不遇皇女は……? 2
皇帝は朝起きてからすでに公務が始まっている。
そのため娘に生まれた僕でも、会える時間は決まっていた。
今日はそんな父が時間を取ってくれる日で、合わせて僕の淑女教育もなし。
礼儀作法とかは全然いいんだけど、やっぱり意識が男なせいでやらなくていいとなるとホッとする。

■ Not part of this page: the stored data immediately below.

[config.mk]
export PLATFORM = sky130hd
export DESIGN_NAME = and8_gate
export DESIGN_NICKNAME = d
export VERILOG_FILES = /design/src/rtl/and8_gate.sv
export SDC_FILE = /design/constraint.sdc
export NUM_CORES = 1
export LEC_CHECK = 0
export ABC_AREA = 1
export BUFFER_PORTS_ARGS = -buffer_cell sky130_fd_sc_hd__buf_4
export CAP_MARGIN = 20
export CORE_AREA = 2 2 39 41
export CTS_CLUSTER_DIAMETER = 40
export DETAILED_ROUTE_END_ITERATION = 7
export DIE_AREA = 0 0 41 43
export GPL_TIMING_DRIVEN = 1
export MAX_ROUTING_LAYER = met4
export PLACE_DENSITY = 0.48
export SYNTH_ARGS = -nofsm -noshare
export SYNTH_HDL_FRONTEND = slang
export SYNTH_SLANG_ARGS = --single-unit
[constraint.sdc]
create_clock -name clk -period 0.8 [get_ports clk]
set_input_delay 0.08 -clock clk [delete_from_list [all_inputs] [get_ports clk]]
set_output_delay 0.08 -clock clk [all_outputs]
set_load 0.01 [all_outputs]
[src/rtl/and8_gate.sv]
// and8_gate: registered bitwise AND of two operand vectors.
//
// Samples in1 and in2 on every rising clk edge and presents in1 & in2 on
// out one cycle later. No enable and no handshake: a new result is
// captured every cycle. Reset is synchronous and active-high and clears
// the result register to all zeros.
//
// Ports:
//   clk  - system clock, all state updates on the rising edge
//   rst  - synchronous active-high reset
//   in1  - first operand vector (WIDTH bits)
//   in2  - second operand vector (WIDTH bits)
//   out  - registered result, out[i] = in1[i] & in2[i]
module and8_gate #(
    parameter int unsigned WIDTH = 8
) (
    input  logic             clk,
    input  logic             rst,
    input  logic [WIDTH-1:0] in1,
    input  logic [WIDTH-1:0] in2,
    output logic [WIDTH-1:0] out
);

    logic [WIDTH-1:0] out_d;
    logic [WIDTH-1:0] out_q;

    // Per-bit AND; bits are independent so X/Z stays confined to its own lane.
    always_comb begin
        out_d = in1 & in2;
    end

    // Result register; reset wins over the incoming operands at that edge.
    always_ff @(posedge clk) begin
        if (rst) begin
            out_q <= '0;
        end else begin
            out_q <= out_d;
        end
    end

    // Output is driven only from the register, never from the operands.
    assign out = out_q;

endmodule

Yosys cells after proc, flatten, opt, wreduce, memory -nomap -nowiden
Index checks and enable logic that the tools add are counted.
- bitwise logic cells: 1
- operator list (operator ; number):
    AND 8 bit ; 1
- flip-flop bits (word level): 8
- output and inout bits: 8
- logic and storage cells: 2

Depth between registers and ports, before layout
- word-level depth: 1
- mapped depth: 2
- gate-level depth less buffers: 2

Least setup slack after synthesis
Ideal clock, no wire load.
- path type: reg-to-output
- start point: reg out_q[0] (netlist: out[0])
- end point: out out[0]
- arrival: 0.331 ns
- slack: 0.389 ns
- cell stages (with the launch flop): 1
- buffers on the path: 0
- cells stage by stage: dfxtp_1
- RTL lines (item ; line ; text):
    from (decl) ; 25 ; logic [WIDTH-1:0] out_q;
    from (signal assigned) ; 37 ; out_q <= out_d;
    to (decl) ; 21 ; output logic [WIDTH-1:0] out
No word-level cell between the ends.

Final worst setup path
- start point: reg out_q[2] (netlist: out[2])
- end point: out out[2]
No word-level cell between the ends.

==> impl_metrics.json <==
{
  "nNetsFinal": 72,
  "netlist_area_um2": 231,
  "synth_xor_xnor_area_share_pct": 0,
  "cp_slowest_cell": "dfxtp_1",
  "synth_compound_area_share_pct": 0,
  "crit_type": "register to output pin",
  "design_area_um2": 450,
  "yosysWarnings": 0,
  "hp-start": "in2[6]",
  "avgSynthCellArea_um2": 9.26,
  "first_global_vias": 234,
  "vias": 247,
  "cts_tree": "done",
  "pwr_density_cell_nw_per_um2": 1860,
  "cts_buffers": 3,
  "status": "complete, no violations",
  "fp.dieW_um": 41,
  "clockRootBuffer": "clkbuf_4",
  "cts_hold_buf": 0,
  "syn_inst": 25,
  "yosysTopAreaCell": "dfxtp_1",
  "post_cts_buffers": 0,
  "timing.final.crit_share_pct": 94.4,
  "synth-seq-cells": 8,
  "drive_gt1_share_pct": 53.8,
  "synth_common_cells": "dfxtp_1 (8), nand2_1 (8), nor2_1 (8), buf_6 (1)",
  "synthAdderAreaFrac_pct": 0,
  "crit_path_start_kind": "register",
  "cp_top_family": "flip-flops",
  "cp-end-kind": "output pin",
  "cellLeakagePower_nw": 0.238,
  "dieHeight_um": 43,
  "crit_chain": "buf_4",
  "drt_first_pass_iters": 3,
  "synth_async_sr_flop_share_pct": 0,
  "critPathRequiredTime_ps": 720,
  "syn2layout_area_growth_pct": 94.6,
  "fin_setup_tns_ps": 0,
  "setup-violations-final": 0,
  "overflow": 0,
  "viasPerCell": 3.63,
  "tightest_slew_ps": 91.7,
  "synth.mux.area_fraction_pct": 0,
  "ys_types": 4,
  "synth_nets": 43,
  "diodes": 0,
  "rows": 14,
  "yosys.area.top_type_share_pct": 69.2,
  "power_switching_share_pct": 20.6,
  "synth_top_family_by_area": "simple AND/OR/NAND/NOR gates",
  "top_level_ports": 26,
  "ff_latch_area_um2": 160,
  "p_seq_share_pct": 50.0,
  "port_buffers": 25,
  "period_needed_ps": 755,
  "arrival_ps": 680,
  "start_util_pct": 16.7,
  "critPathBufInv": 1,
  "final_util_pct": 32.5,
  "min_path_type": "input port to register",
  "hold_depth": 3,
  "multiInputGateArea_um2": 60.1,
  "ys.flop_type": "dfxtp_1",
  "post_cts_resized": 0,
  "cts.sinks": 8,
  "place_congestion": 0.486,
  "power_mw": 0.836,
  "maxSlewViolCount": 0,
  "internal_power_mw": 0.664,
  "antenna_left": 0,
  "ys_top_cells_by_area": "dfxtp_1 (69%), nand2_1 (13%), nor2_1 (13%)",
  "dieArea_um2": 1760,
  "seq_area_frac_synth_pct": 69.2,
  "max_slew_margin_pct": 93.9,
  "totalWireLength_um": 511,
  "place_area_um2": 428,
  "whs_endpoint": "out[6]",
  "hold_viol": 0,
  "clock_path_buffers": 2,
  "synthSimpleGateAreaFrac_pct": 25.9,
  "antenna_found_initial": 0,
  "grt.total_usage_pct": 7.30,
  "path_clk_slew_ps": 60,
  "synth-edff-count": 0,
  "p_switching_mw": 0.172,
  "wl_per_cell_um": 7.51,
  "coreArea_um2": 1380,
  "critPathMaxFanout": 1,
  "nFillCells": 159,
  "grt_max_degree": 9,
  "p_clk_share_pct": 36.4,
  "rsz0062_at_grt": "false",
  "htree_levels": 1,
  "drv_cap": 0,
  "slowest_delay_ps": 290,
  "grt_pass1_wl_um": 765,
  "ir_drop_mv": 0.585,
  "drc": 0,
  "p_comb_share_pct": 13.6,
  "largest_reg_flops": 8,
  "fmax_ghz": 1.32,
  "dr.first_iter.drc_count": 1
}
[worst max path at each step]
stage,cells past startpoint,start,end,slack [ps]
floorplan,0,out[0],out[0],390
global placement,1,out[4],out[4],310
detailed placement,1,out[6],out[6],310
CTS,1,out[6],out[6],30
global route,1,out[7],out[7],8
finish,1,out[2],out[2],40
[logic make-up (layout without fill, tap and decap cells)]
logic type | Yosys count | in the layout
buf+inv | 1 | 28
flops | 8 | 8
simple gates | 16 | 16
[cell type report]
type	instances	share of cell area, %
clock buffer	3	5.00
multi-input combinational	16	13.3
sequential	8	35.6
tap	16	4.44
timing repair buffer	25	41.7
[metal layers]
layer | share of wire (%) | GRT usage (%)
met4 | 0 | 8.00
met1 | 37 | 5.79
met3 | 13 | 3.14
met5 | 0 | -
met2 | 50 | 10.9
[power by group through the flow]
stage / Combinational (mW) / Clock [mW] / Sequential, mW
final: 0.113 / 0.304 / 0.418
after global routing: 0.125 / 0.356 / 0.419
after CTS: 0.116 / 0.326 / 0.418
after detailed placement: 0.116 / 0 / 0.427
after global placement: 0.114 / 0 / 0.427
after floorplan: 0.0229 / 0 / 0.436
[tightest hold or removal path, cell delays in order]
cell and delay (ps):
buf_4 70, nand2_1 40, nor2_1 70
[cells in the final DEF, fill, tap and decap left out]
cell,Yosys,layout
clkbuf_4,0,3
dfxtp_1,8,8
nand2_1,8,8
buf_4,0,25
nor2_1,8,8
[metrics by stage]
stage	setup WS [ps]	hold slack [ps]	cells
6_report	44.7	41.9	68
5_1_grt	7.85	50.9	68
4_1_cts	29.2	34.0	68
3_5_place_dp	310	301	65
3_3_place_gp	311	295	65
2_1_floorplan	389	194	25
(Power assumes the default switching activity.)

「おいでいただきありがとうございます、父上。先日は素晴らしい祝賀を催していただき嬉しゅうございました」
「硬いかたい。だがアーシャもそういうことが言える年齢か。私の娘は将来有望だな」
父は相好を崩して僕に両手を広げてみせる。
ハーティを窺うと頷いてくれるし、室内にはおかっぱの父の側近と海人の父の警護だけ。
口うるさい家庭教師夫人も、口さがない侍女もいない。
僕は父に飛びつくように駆け寄った。
受け止めた父は軽々と僕を持ち上げ、そのまま回り始める。
「うん、やっぱり少し身長が伸びたか?」
「そうでしょうか? 自分ではわかりません。でも、重いなら」
「いやいや、アーシャは羽のように軽いとも!」
父のあやし方はたぶん皇帝と皇女としては規格外だ。
けどあまり親との関係が良くなかった前世がある僕としては、こうして遊んでもらえることが素直に嬉しい。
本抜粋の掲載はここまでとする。